Interessante notar a atuação de alguns estilistas belgas que tentam subverter a grande indústria da moda, embora alguns acabem, afinal, rendendo-se a
ela. Raf Simons é um estilista que ainda resiste, apresentando em seus desfiles
pessoas não profissionais, escolhidas nas ruas (Jones & Mair, 2003, p. 412).
Simons tenta subverter a sistemática da indústria da moda, fazendo peça por
peça, sem levar em conta a ideia da produção em massa. Sua prática levará em
breve ao lançamento de peças fora dos calendários oficiais de moda, substituindo a secular sazonalidade por um constante surgimento de novidades. De
certa maneira já vivemos assim, pois, tanto nos shopping centers como nas
lojas de rua, chegam peças novas constantemente, ainda que lançadas como
coleção sazonal nos desfiles ou segundo a lógica dos “seis meses”.
Essa dinâmica conhecida e descrita por Frings no livro Fashion – from concept to consumer (1999) coloca o ciclo da moda subdividindo-o em cinco etapas:
introdução, início da popularização, auge da popularização, declínio e rejeição.

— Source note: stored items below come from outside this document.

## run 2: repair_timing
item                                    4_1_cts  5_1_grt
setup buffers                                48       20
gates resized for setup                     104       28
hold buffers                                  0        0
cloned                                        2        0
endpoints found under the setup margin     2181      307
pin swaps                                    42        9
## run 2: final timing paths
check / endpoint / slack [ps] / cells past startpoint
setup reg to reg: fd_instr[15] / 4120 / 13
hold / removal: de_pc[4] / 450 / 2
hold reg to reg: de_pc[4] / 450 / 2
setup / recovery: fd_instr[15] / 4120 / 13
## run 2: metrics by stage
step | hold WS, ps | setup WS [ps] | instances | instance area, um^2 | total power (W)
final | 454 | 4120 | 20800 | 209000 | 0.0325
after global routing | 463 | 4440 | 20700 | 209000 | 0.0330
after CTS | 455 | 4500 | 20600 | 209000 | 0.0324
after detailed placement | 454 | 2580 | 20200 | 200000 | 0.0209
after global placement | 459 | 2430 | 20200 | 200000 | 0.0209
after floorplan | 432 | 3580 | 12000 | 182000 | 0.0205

A
moda atual caracteriza-se por seus elementos ligados ao vestuário, ao corpo e ao
comportamento desse corpo, e sua ação é sistematizada nas formas de abordagem ao consumidor, tal como afirmou Frings. Essa sistematização reflete-se num
refinamento nas estratégias de produção e venda, muito característico da moda
atual. Mas para entender essa “moda atual” são necessários esclarecimentos sobre
a evolução e a construção da indústria da moda durante o século XX.